• AIM OF THE TASK: Scan the entries below, and for each line that includes the word "dout", make a copy.

BEGIN RAW DATA

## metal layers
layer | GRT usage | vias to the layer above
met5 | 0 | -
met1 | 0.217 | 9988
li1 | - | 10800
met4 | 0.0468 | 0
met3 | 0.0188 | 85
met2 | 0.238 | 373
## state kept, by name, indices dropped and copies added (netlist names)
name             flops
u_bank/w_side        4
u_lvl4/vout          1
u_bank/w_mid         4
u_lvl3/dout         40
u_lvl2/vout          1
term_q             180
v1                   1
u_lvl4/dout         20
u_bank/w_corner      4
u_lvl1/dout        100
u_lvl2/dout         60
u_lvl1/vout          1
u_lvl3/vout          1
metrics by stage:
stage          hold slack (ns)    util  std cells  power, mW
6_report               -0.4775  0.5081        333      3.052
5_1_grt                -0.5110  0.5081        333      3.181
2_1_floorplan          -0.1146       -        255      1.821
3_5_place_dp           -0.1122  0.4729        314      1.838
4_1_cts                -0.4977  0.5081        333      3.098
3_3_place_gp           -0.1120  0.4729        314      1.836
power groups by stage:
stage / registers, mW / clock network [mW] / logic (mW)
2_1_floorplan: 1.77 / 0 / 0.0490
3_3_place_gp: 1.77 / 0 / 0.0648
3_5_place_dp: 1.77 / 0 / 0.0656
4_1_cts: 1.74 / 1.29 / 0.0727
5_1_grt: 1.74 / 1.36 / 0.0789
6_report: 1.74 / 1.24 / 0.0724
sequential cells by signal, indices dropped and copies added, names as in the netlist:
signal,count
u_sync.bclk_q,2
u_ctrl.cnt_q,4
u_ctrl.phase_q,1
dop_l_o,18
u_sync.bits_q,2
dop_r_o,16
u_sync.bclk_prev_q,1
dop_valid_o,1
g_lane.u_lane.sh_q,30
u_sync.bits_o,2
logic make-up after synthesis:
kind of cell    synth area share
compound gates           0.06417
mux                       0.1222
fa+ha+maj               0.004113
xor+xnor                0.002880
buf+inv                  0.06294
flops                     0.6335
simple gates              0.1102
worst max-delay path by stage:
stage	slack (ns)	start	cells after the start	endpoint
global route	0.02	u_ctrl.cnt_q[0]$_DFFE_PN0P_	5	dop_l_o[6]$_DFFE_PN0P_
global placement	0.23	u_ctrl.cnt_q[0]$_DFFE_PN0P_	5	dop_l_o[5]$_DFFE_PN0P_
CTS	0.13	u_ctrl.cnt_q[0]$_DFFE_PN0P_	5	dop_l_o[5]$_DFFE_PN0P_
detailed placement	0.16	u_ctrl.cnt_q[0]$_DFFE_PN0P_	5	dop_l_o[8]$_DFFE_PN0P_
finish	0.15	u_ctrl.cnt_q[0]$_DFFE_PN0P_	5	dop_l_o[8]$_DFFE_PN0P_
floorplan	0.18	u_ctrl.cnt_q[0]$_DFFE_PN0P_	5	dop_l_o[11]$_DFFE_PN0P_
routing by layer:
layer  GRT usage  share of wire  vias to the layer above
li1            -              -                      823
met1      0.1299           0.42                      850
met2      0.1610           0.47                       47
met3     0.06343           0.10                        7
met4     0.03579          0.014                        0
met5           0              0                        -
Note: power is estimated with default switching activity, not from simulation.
==> src/rtl/btb_ctr_train.sv <==
// Module: computes the counter value to write on a resolved branch.
// Assumes a miss only ever writes when the branch was taken (allocation).
module btb_ctr_train
    import btb_pkg::*;
(
    input  logic             upd_hit,
    input  logic             upd_taken,
    input  logic [CTR_W-1:0] old_ctr,
    output logic [CTR_W-1:0] new_ctr
);

    // Train on hit, start weakly taken on allocation.
    always_comb begin
        if (upd_hit) begin
            new_ctr = ctr_step(old_ctr, upd_taken);
        end else begin
            new_ctr = CTR_WEAK_T;
        end
    end

endmodule

==> src/rtl/btb_store.sv <==
// Module: slot storage with one write port and two combinational read ports.
// Assumes only valid flags and counters need reset; tags and targets are
// never read while the slot is invalid.
module btb_store
    import btb_pkg::*;
#(
    parameter int PC_W  = 32,
    parameter int IDX_W = 4,
    localparam int TAG_W = PC_W - 2 - IDX_W,
    localparam int TGT_W = PC_W - 2,
    localparam int DEPTH = 1 << IDX_W
) (
    input  logic             clk,
    input  logic             rst_n,
    // write port
    input  logic             wr_en,
    input  logic             wr_tgt_en,
    input  logic [IDX_W-1:0] wr_idx,
    input  logic [TAG_W-1:0] wr_tag,
    input  logic [TGT_W-1:0] wr_tgt,
    input  logic [CTR_W-1:0] wr_ctr,
    // lookup read port
    input  logic [IDX_W-1:0] lk_idx,
    output logic             lk_valid,
    output logic [TAG_W-1:0] lk_tag,
    output logic [TGT_W-1:0] lk_tgt,
    output logic [CTR_W-1:0] lk_ctr,
    // update read port
    input  logic [IDX_W-1:0] up_idx,
    output logic             up_valid,
    output logic [TAG_W-1:0] up_tag,
    output logic [CTR_W-1:0] up_ctr
);

    logic [DEPTH-1:0] valid_all;
    logic [TAG_W-1:0] tag_all [DEPTH];
    logic [TGT_W-1:0] tgt_all [DEPTH];
    logic [CTR_W-1:0] ctr_all [DEPTH];

    for (genvar e = 0; e < DEPTH; e++) begin : g_slot
        logic             v_q;
        logic [TAG_W-1:0] t_q;
        logic [TGT_W-1:0] g_q;
        logic [CTR_W-1:0] c_q;
        logic             hit_me;

        assign hit_me = wr_en && (wr_idx == IDX_W'(e));

        // Hold one slot; clear valid and counter on reset, write on select.
        always_ff @(posedge clk) begin
            if (!rst_n) begin
                v_q <= 1'b0;
                c_q <= CTR_STRONG_NT;
            end else if (hit_me) begin
                v_q <= 1'b1;
                t_q <= wr_tag;
                c_q <= wr_ctr;
                if (wr_tgt_en) begin
                    g_q <= wr_tgt;
                end
            end
        end

        assign valid_all[e] = v_q;
        assign tag_all[e]   = t_q;
        assign tgt_all[e]   = g_q;
        assign ctr_all[e]   = c_q;
    end

    // Read the slot selected by the fetch address.
    always_comb begin
        lk_valid = valid_all[lk_idx];
        lk_tag   = tag_all[lk_idx];
        lk_tgt   = tgt_all[lk_idx];
        lk_ctr   = ctr_all[lk_idx];
    end

    // Read the slot selected by the resolving branch.
    always_comb begin
        up_valid = valid_all[up_idx];
        up_tag   = tag_all[up_idx];
        up_ctr   = ctr_all[up_idx];
    end

    AST_RESET_CLEARS: assert property (@(posedge clk) disable iff (!rst_n)
        $rose(rst_n) |-> (valid_all == '0));

    AST_ALLOC_WEAK: assert property (@(posedge clk) disable iff (!rst_n)
        (wr_en && !valid_all[wr_idx]) |=> (ctr_all[$past(wr_idx)] == CTR_WEAK_T));

    AST_SAT_HIGH: assert property (@(posedge clk) disable iff (!rst_n)
        (wr_en && valid_all[wr_idx] && (tag_all[wr_idx] == wr_tag) && wr_tgt_en
         && (ctr_all[wr_idx] == CTR_STRONG_T))
        |=> (ctr_all[$past(wr_idx)] == CTR_STRONG_T));

    AST_NO_SPURIOUS_VALID: assert property (@(posedge clk) disable iff (!rst_n)
        !wr_en |=> $stable(valid_all));

endmodule
<file path="src/rtl/irq_agg_pkg.sv">
package irq_agg_pkg;
  localparam int REG_W      = 16;
  localparam int PREG_W     = 8;
  localparam int EVT_W      = 6;
  localparam int ADDR_CTRL  = 0;
  localparam int ADDR_HSTAT = 1;
  localparam int ADDR_HMASK = 2;
  localparam int ADDR_PBASE = 4;
  localparam int CTL_OFF    = 8;
  localparam int CTL_PWRDN  = 12;
  localparam int CTL_SRST   = 13;
  localparam int HST_SOFT   = 14;
  localparam int HST_GLOB   = 15;
  localparam int PST_PEND   = 7;

  function automatic int port_stat_addr(input int p);
    return ADDR_PBASE + 2 * p;
  endfunction

  function automatic int port_mask_addr(input int p);
    return ADDR_PBASE + 2 * p + 1;
  endfunction
endpackage

</file>
<file path="src/rtl/irq_soft_reset.sv">
module irq_soft_reset #(
  parameter int RST_CYCLES = 3
) (
  input  logic clk,
  input  logic rst,
  input  logic start,
  output logic busy
);
  localparam int CNT_W = $clog2(RST_CYCLES + 1);

  logic [CNT_W-1:0] cnt_q;

  always_ff @(posedge clk) begin
    if (rst) begin
      cnt_q <= '0;
    end else if (start && cnt_q == '0) begin
      cnt_q <= CNT_W'(RST_CYCLES);
    end else if (cnt_q != '0) begin
      cnt_q <= cnt_q - 1'b1;
    end
  end

  assign busy = (cnt_q != '0);

  // run-length monitor for the self-clearing window
  logic [7:0] run_len;
  always_ff @(posedge clk) begin
    if (rst) run_len <= '0;
    else if (busy) run_len <= run_len + 8'd1;
    else run_len <= '0;
  end

  AST_SRST_LEN: assert property (@(posedge clk) disable iff (rst)
    $fell(busy) |-> (run_len == 8'(RST_CYCLES)));
endmodule

</file>
<file path="src/rtl/irq_port_regs.sv">
module irq_port_regs #(
  parameter int EVT_W = 6
) (
  input  logic             clk,
  input  logic             rst,
  input  logic             soft_clr,
  input  logic [EVT_W-1:0] evt,
  input  logic             stat_we,
  input  logic             mask_we,
  input  logic [EVT_W-1:0] wdata,
  output logic [EVT_W-1:0] stat_q,
  output logic [EVT_W-1:0] mask_q,
  output logic             pending
);
  logic [EVT_W-1:0] clr_bits;

  assign clr_bits = stat_we ? wdata : '0;

  always_ff @(posedge clk) begin
    if (rst || soft_clr) begin
      stat_q <= '0;
      mask_q <= '1;
    end else begin
      stat_q <= (stat_q & ~clr_bits) | evt;
      if (mask_we) mask_q <= wdata;
    end
  end

  assign pending = |(stat_q & ~mask_q);

  AST_EVT_LATCH: assert property (@(posedge clk) disable iff (rst)
    (!soft_clr && (|evt)) |=> ((stat_q & $past(evt)) == $past(evt)));
  AST_EVT_BEATS_CLR: assert property (@(posedge clk) disable iff (rst)
    (!soft_clr && stat_we && (|(evt & wdata))) |=>
      ((stat_q & $past(evt & wdata)) == $past(evt & wdata)));
  AST_NO_SPONT_CLR: assert property (@(posedge clk) disable iff (rst)
    (!soft_clr && !stat_we) |=> ((stat_q & $past(stat_q)) == $past(stat_q)));
  AST_SOFT_IDLE: assert property (@(posedge clk) disable iff (rst)
    soft_clr |=> (stat_q == '0 && mask_q == '1));
endmodule

</file>
<file path="src/rtl/irq_host_regs.sv">
module irq_host_regs
  import irq_agg_pkg::*;
#(
  parameter int NUM_PORTS = 2
) (
  input  logic                 clk,
  input  logic                 rst,
  input  logic                 soft_clr,
  input  logic [NUM_PORTS-1:0] port_pend,
  input  logic                 soft_evt,
  input  logic                 stat_we,
  input  logic                 mask_we,
  input  logic                 ctrl_we,
  input  logic [NUM_PORTS-1:0] wd_ports,
  input  logic                 wd_soft,
  input  logic                 wd_off,
  input  logic                 wd_pwrdn,
  output logic [REG_W-1:0]     host_stat,
  output logic [REG_W-1:0]     host_mask,
  output logic                 irq_off,
  output logic                 phy_pwrdn,
  output logic                 irq_out
);
  logic                 soft_q;
  logic [NUM_PORTS-1:0] pmask_q;
  logic                 smask_q;
  logic                 global_pend;

  always_ff @(posedge clk) begin
    if (rst || soft_clr) begin
      soft_q  <= 1'b0;
      pmask_q <= '1;
      smask_q <= 1'b1;
    end else begin
      soft_q <= (soft_q & ~(stat_we & wd_soft)) | soft_evt;
      if (mask_we) begin
        pmask_q <= wd_ports;
        smask_q <= wd_soft;
      end
    end
  end

  always_ff @(posedge clk) begin
    if (rst) begin
      irq_off   <= 1'b0;
      phy_pwrdn <= 1'b0;
    end else if (ctrl_we) begin
      irq_off   <= wd_off;
      phy_pwrdn <= wd_pwrdn;
    end
  end

  assign global_pend = (|(port_pend & ~pmask_q)) | (soft_q & ~smask_q);

  always_comb begin
    host_stat = '0;
    host_stat[NUM_PORTS-1:0] = port_pend;
    host_stat[HST_SOFT] = soft_q;
    host_stat[HST_GLOB] = global_pend;
    host_mask = '0;
    host_mask[NUM_PORTS-1:0] = pmask_q;
    host_mask[HST_SOFT] = smask_q;
  end

  always_ff @(posedge clk) begin
    if (rst) irq_out <= 1'b0;
    else irq_out <= global_pend & ~irq_off;
  end

  AST_IRQ_OFF: assert property (@(posedge clk) disable iff (rst)
    irq_off |=> !irq_out);
  AST_IRQ_HAS_SRC: assert property (@(posedge clk) disable iff (rst)
    irq_out |-> $past(host_stat[HST_GLOB]));
  AST_PWRDN_KEPT: assert property (@(posedge clk) disable iff (rst)
    (soft_clr && !ctrl_we) |=> $stable(phy_pwrdn));
  AST_SOFT_LATCH: assert property (@(posedge clk) disable iff (rst)
    (soft_evt && !soft_clr) |=> host_stat[HST_SOFT]);
endmodule

</file>
<file path="src/rtl/irq_aggregator.sv">
module irq_aggregator
  import irq_agg_pkg::*;
#(
  parameter int NUM_PORTS  = 2,
  parameter int ADDR_W     = 4,
  parameter int RST_CYCLES = 3
) (
  input  logic                       clk,
  input  logic                       rst,
  input  logic                       bus_wen,
  input  logic [ADDR_W-1:0]          bus_addr,
  input  logic [REG_W-1:0]           bus_wdata,
  output logic [REG_W-1:0]           bus_rdata,
  input  logic [NUM_PORTS*EVT_W-1:0] port_evt,
  input  logic                       soft_evt,
  output logic                       irq_out,
  output logic                       phy_pwrdn
);
  logic                 srst_busy;
  logic                 srst_start;
  logic [NUM_PORTS-1:0] port_pend;
  logic [EVT_W-1:0]     pstat [NUM_PORTS];
  logic [EVT_W-1:0]     pmask [NUM_PORTS];
  logic [REG_W-1:0]     host_stat;
  logic [REG_W-1:0]     host_mask;
  logic                 irq_off;
  logic                 unused_wdata;

  assign unused_wdata = ^{bus_wdata[15], bus_wdata[11:9], bus_wdata[7:6]};

  logic we_ctrl, we_hstat, we_hmask;
  assign we_ctrl  = bus_wen && (bus_addr == ADDR_W'(ADDR_CTRL));
  assign we_hstat = bus_wen && (bus_addr == ADDR_W'(ADDR_HSTAT));
  assign we_hmask = bus_wen && (bus_addr == ADDR_W'(ADDR_HMASK));

  assign srst_start = we_ctrl && bus_wdata[CTL_SRST];

  irq_soft_reset #(.RST_CYCLES(RST_CYCLES)) u_srst (
    .clk   (clk),
    .rst   (rst),
    .start (srst_start),
    .busy  (srst_busy)
  );

  for (genvar p = 0; p < NUM_PORTS; p++) begin : g_port
    logic st_we, mk_we;
    assign st_we = bus_wen && (bus_addr == ADDR_W'(port_stat_addr(p)));
    assign mk_we = bus_wen && (bus_addr == ADDR_W'(port_mask_addr(p)));

    irq_port_regs #(.EVT_W(EVT_W)) u_port (
      .clk      (clk),
      .rst      (rst),
      .soft_clr (srst_busy),
      .evt      (port_evt[p*EVT_W +: EVT_W]),
      .stat_we  (st_we),
      .mask_we  (mk_we),
      .wdata    (bus_wdata[EVT_W-1:0]),
      .stat_q   (pstat[p]),
      .mask_q   (pmask[p]),
      .pending  (port_pend[p])
    );
  end

  irq_host_regs #(.NUM_PORTS(NUM_PORTS)) u_host (
    .clk       (clk),
    .rst       (rst),
    .soft_clr  (srst_busy),
    .port_pend (port_pend),
    .soft_evt  (soft_evt),
    .stat_we   (we_hstat),
    .mask_we   (we_hmask),
    .ctrl_we   (we_ctrl),
    .wd_ports  (bus_wdata[NUM_PORTS-1:0]),
    .wd_soft   (bus_wdata[HST_SOFT]),
    .wd_off    (bus_wdata[CTL_OFF]),
    .wd_pwrdn  (bus_wdata[CTL_PWRDN]),
    .host_stat (host_stat),
    .host_mask (host_mask),
    .irq_off   (irq_off),
    .phy_pwrdn (phy_pwrdn),
    .irq_out   (irq_out)
  );

  logic [REG_W-1:0] rd_next;

  always_comb begin
    rd_next = '0;
    if (bus_addr == ADDR_W'(ADDR_CTRL)) begin
      rd_next[CTL_OFF]   = irq_off;
      rd_next[CTL_PWRDN] = phy_pwrdn;
      rd_next[CTL_SRST]  = srst_busy;
    end else if (bus_addr == ADDR_W'(ADDR_HSTAT)) begin
      rd_next = host_stat;
    end else if (bus_addr == ADDR_W'(ADDR_HMASK)) begin
      rd_next = host_mask;
    end
    for (int p = 0; p < NUM_PORTS; p++) begin
      if (bus_addr == ADDR_W'(port_stat_addr(p))) begin
        rd_next = '0;
        rd_next[EVT_W-1:0] = pstat[p];
        rd_next[PST_PEND]  = port_pend[p];
      end else if (bus_addr == ADDR_W'(port_mask_addr(p))) begin
        rd_next = '0;
        rd_next[EVT_W-1:0] = pmask[p];
      end
    end
  end

  always_ff @(posedge clk) begin
    if (rst) bus_rdata <= '0;
    else bus_rdata <= rd_next;
  end

  AST_RD_UNMAPPED: assert property (@(posedge clk) disable iff (rst)
    (bus_addr == ADDR_W'(3)) |=> (bus_rdata == '0));
  AST_PEND_NEEDS_EVT: assert property (@(posedge clk) disable iff (rst)
    (!srst_busy && !(|port_evt) && !bus_wen) |=>
      ((port_pend & ~$past(port_pend)) == '0));
endmodule

</file>
<file path="config.mk">
export PLATFORM = sky130hd
export DESIGN_NAME = irq_aggregator
export DESIGN_NICKNAME = d
export VERILOG_FILES = /design/src/rtl/irq_agg_pkg.sv /design/src/rtl/irq_soft_reset.sv /design/src/rtl/irq_port_regs.sv /design/src/rtl/irq_host_regs.sv /design/src/rtl/irq_aggregator.sv
export SDC_FILE = /design/constraint.sdc
export NUM_CORES = 1
export LEC_CHECK = 0
export ABC_CLOCK_PERIOD_IN_PS = 3800
export BUFFER_PORTS_ARGS = -buffer_cell sky130_fd_sc_hd__buf_2
export CORE_UTILIZATION = 48
export DETAILED_ROUTE_END_ITERATION = 8
export GPL_TIMING_DRIVEN = 0
export PLACE_DENSITY = 0.74
export SETUP_SLACK_MARGIN = 0.1
export SYNTH_ARGS = -nofsm -noshare
export SYNTH_HDL_FRONTEND = slang
export SYNTH_SLANG_ARGS = --single-unit
</file>
<file path="constraint.sdc">
create_clock -name clk -period 3.8 [get_ports clk]
set_clock_uncertainty 0.1 [all_clocks]
set_input_delay 0.57 -clock clk [delete_from_list [all_inputs] [get_ports clk]]
set_output_delay 0.57 -clock clk [all_outputs]
set_load 0.02 [all_outputs]
</file>
==> results of run 1 <==
[stage by stage]
step | instances | power (mW) | util (%)
after global placement | 320 | 0.812 | 57.4
after detailed placement | 320 | 0.818 | 57.4
after CTS | 327 | 1.11 | 59.5
after global routing | 327 | 1.16 | 59.5
final | 327 | 1.10 | 59.5
after floorplan | 229 | 0.740 | -
[final cells by class]
cell class / count / area [µm²] / share of cell area [%]
Buffer: 16 / 114 / 4.71
Timing Repair Buffer: 41 / 205 / 8.49
Multi-Input combinational cell: 159 / 1010 / 41.9
Tap cell: 50 / 62.6 / 2.59
Sequential cell: 45 / 901 / 37.3
Inverter: 9 / 33.8 / 1.40
Clock buffer: 7 / 86.3 / 3.57
[power by group]
part	switching (mW)	leakage (nW)	internal [mW]	total [mW]
combinational	0.144	0.669	0.0982	0.242
clock	0.145	0.0443	0.144	0.289
sequential	0.0378	0.367	0.528	0.566
total	0.327	1.08	0.770	1.10
[metal layers]
| layer | up-vias | routed length [µm] | track usage (%) |
|---|---|---|---|
| li1 | 882 | - | - |
| met1 | 786 | 2030 | 30.1 |
| met2 | 58 | 1990 | 31.1 |
| met3 | 11 | 316 | 5.57 |
| met4 | 0 | 142 | 12.0 |
| met5 | - | 0 | 0 |
[synthesized netlist by cell type]
master,instances,area (µm²)
sky130_fd_sc_hd__mux4_1,1,26.3
sky130_fd_sc_hd__a2111oi_0,1,8.76
sky130_fd_sc_hd__buf_4,5,37.5
sky130_fd_sc_hd__buf_2,4,20.0
sky130_fd_sc_hd__o22ai_1,2,12.5
sky130_fd_sc_hd__nor3_1,1,5.00
sky130_fd_sc_hd__nor2b_1,6,37.5
sky130_fd_sc_hd__o21bai_1,4,30.0
sky130_fd_sc_hd__nor4_1,1,6.26
sky130_fd_sc_hd__buf_6,4,45.0
sky130_fd_sc_hd__clkbuf_1,3,11.3
sky130_fd_sc_hd__and3b_1,1,8.76
sky130_fd_sc_hd__a21oi_1,13,65.1
sky130_fd_sc_hd__o21ai_1,4,20.0
sky130_fd_sc_hd__conb_1,1,3.75
sky130_fd_sc_hd__mux4_2,3,67.6
sky130_fd_sc_hd__nor4b_2,1,15.0
sky130_fd_sc_hd__nor2_2,1,6.26
sky130_fd_sc_hd__inv_1,9,33.8
sky130_fd_sc_hd__and3_1,1,6.26
sky130_fd_sc_hd__o2111ai_1,2,17.5
sky130_fd_sc_hd__a21boi_0,4,30.0
sky130_fd_sc_hd__and2_1,3,18.8
sky130_fd_sc_hd__nand3_1,27,135
sky130_fd_sc_hd__o211ai_1,1,7.51
sky130_fd_sc_hd__and2b_1,1,7.51
sky130_fd_sc_hd__ha_1,1,12.5
sky130_fd_sc_hd__nor2_1,20,75.1
sky130_fd_sc_hd__a22oi_1,1,7.51
sky130_fd_sc_hd__nand2_1,21,78.8
sky130_fd_sc_hd__a41o_1,1,10.0
sky130_fd_sc_hd__dfxtp_1,45,901
sky130_fd_sc_hd__mux2i_1,12,120
sky130_fd_sc_hd__a311oi_1,2,17.5
sky130_fd_sc_hd__nor4_2,1,12.5
sky130_fd_sc_hd__a211oi_1,2,15.0
sky130_fd_sc_hd__nand2b_1,13,81.3
sky130_fd_sc_hd__a221oi_2,2,30.0
sky130_fd_sc_hd__or2_1,1,6.26
[worst paths after layout]
check | start | slack, ns | cells after the start | endpoint
setup reg to reg | u_srst.cnt_q[0] | 2.00 | 6 | g_port[0].u_port.mask_q[4]
hold reg to reg | u_host.irq_off | 0.34 | 1 | u_host.irq_out
hold / removal | u_host.irq_off | 0.34 | 1 | u_host.irq_out
setup / recovery | u_srst.cnt_q[0] | 2.00 | 6 | g_port[0].u_port.mask_q[4]
[registers in the layout, indices dropped and copies added, names as in the netlist]
| signal | flops |
|---|---|
| bus_rdata | 12 |
| g_port.u_port.mask_q | 12 |
| g_port.u_port.stat_q | 12 |
| u_host.irq_off | 1 |
| u_host.irq_out | 1 |
| u_host.phy_pwrdn | 1 |
| u_host.pmask_q | 2 |
| u_host.smask_q | 1 |
| u_host.soft_q | 1 |
| u_srst.cnt_q | 2 |
[cells by family after synthesis]
kind of cell             Yosys count  share of synthesized area, %
AO/OA/AOI/OAI                     39                          13.2
adder cells (fa/ha/maj)            1                         0.610
buffers and inverters             25                          7.20
flip-flops                        45                          43.9
multiplexers                      16                          10.4
other                              1                         0.183
AND/OR/NAND/NOR                   99                          24.4
==> summary.md, run 1 <==
| Metric | Value |
|---|---|
| Maximum buffer depth of the clock tree | 2 |
| Die Span Y | 67.4 µm |
| First drt pass iteration count | 4 |
| Worst Path Max Fanout | 10 |
| Via count of the first global-routing pass | 1525 |
| RSZ-0062 raised after global routing | false |
| Power per Cell Area | 454 nW/µm² |
| Wire length per cell | 13.7 µm |
| Clock tree from TritonCTS | done |
| Hold Fails Final Rpt | 0 |
| Largest stage delay on the critical path | 0.45 ns |
| Clk_lat worst skew | 0.29 ns |
| Area Overhead vs Synth | 17.8% |
| Max stage delay cell, worst path | sky130_fd_sc_hd__clkbuf_1 |
| Placer's final routability congestion estimate | 0.926 |
| Synth Warn # | 0 |
| Maximum number of pins on one net before global-route repair | 13 |
| Final period util | 47.4% |
| Worst slack on hold paths | 0.343 ns |
| Estimated wirelength of the detail-placed design | 3350 µm |
| Wire length after detailed routing | 4480 µm |
| Type of destination of the critical path | flip-flop |
| Fraction of final layout cells sized beyond drive strength 1 | 24.5% |
| Kind of cell adding the most delay to the critical path | buffers and inverters |
| Count of inserted antenna diode cells | 0 |
| IO Port Bufs | 41 |
| CTS H-tree depth | 2 |
| TritonCTS Buffers | 5 |
| Minimum period implied by the final worst setup slack | 1.80 ns |
| Initial antenna violation count | 0 |
| Syn Std Cell Area | 2050 µm² |
| Total setup buffers inserted after CTS | 0 |
| Number of distinct library cells after synthesis | 39 |
| Overall via count from detail_route | 1737 |
| Classification of the worst setup path | flip-flop to flip-flop |
| Drt drc | 0 |
| Area of the die | 4540 µm² |
| Cell type with the highest occurrence count on the critical path | sky130_fd_sc_hd__inv_1 |
| Setup crit start kind | flip-flop |
| GR Overflow Total | 0 |
| Layout net count | 314 |
| Setup violations, final | 0 |
| Synthesized area per cell | 9.07 µm² |
| Total clock sinks | 45 |
| Number of primary I/O pins | 54 |
| HP Class | flip-flop to flip-flop |
| Result of the run | finished, final reports clean |
| Cell area after layout | 2420 µm² |
| Post-synthesis register bit count | 45 |
| Final setup TNS | 0 ns |
| Gates resized, CTS repair | 0 |
| Total core area | 4060 µm² |
| CTS Hold Buffers Added | 0 |
| Most frequent cells in the layout | sky130_fd_sc_hd__buf_2 (45), sky130_fd_sc_hd__dfxtp_1 (45), sky130_fd_sc_hd__nand3_1 (27), sky130_fd_sc_hd__nand2_1 (21), sky130_fd_sc_hd__nor2_1 (20) |
| Worst slew pin tran | 0.521 ns |
| Top achievable clock speed | 555 MHz |
| Filler cell count | 367 |
| Data arrival time at the worst-slack endpoint | 1.85 ns |
| Required time at the worst-slack endpoint | 3.85 ns |
| Final Worst Setup Slack | 2.00 ns |
| Post-DR vias/cell | 5.31 |
| Pre-CTS setup slack | 1.94 ns |
| Reported leakage power | 1.08 nW |
| Total buffers and inverters traversed by the critical path | 3 |
| Placed inst area | 2330 µm² |
| Synthesized netlist cell count | 226 |
| Total routing resource utilization after global routing | 21.9% |
| Starting DRT DRC Count | 140 |
| Global-route wire length before repair | 7200 µm |
| Cell chain of the critical path | inv_1 -> ha_1 -> inv_1 -> nor2_1 -> clkbuf_1 -> nand3_1 |
| Count of antenna-violating nets left after detailed routing | 0 |
| CTS Root Cell | sky130_fd_sc_hd__clkbuf_8 |
| Worst-case headroom to the max-slew limit | 65.3% |
| Clk slew on worst S/H paths | 0.08 ns |
| Number of max-cap violations | 0 |
| Die extent in x | 67.4 µm |
| Fraction of the yosys area taken by sequential cells | 43.9% |
| Standard-cell row count | 23 |
| VDD IR-drop max | 0.213 mV |
| Max Slew Vio Count | 0 |
| Initial standard-cell utilization of the core | 50.5% |
(Power assumes the default switching activity.)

END RAW DATA

• EXERCISE ANSWER:
u_lvl3/dout         40
u_lvl4/dout         20
u_lvl1/dout        100
u_lvl2/dout         60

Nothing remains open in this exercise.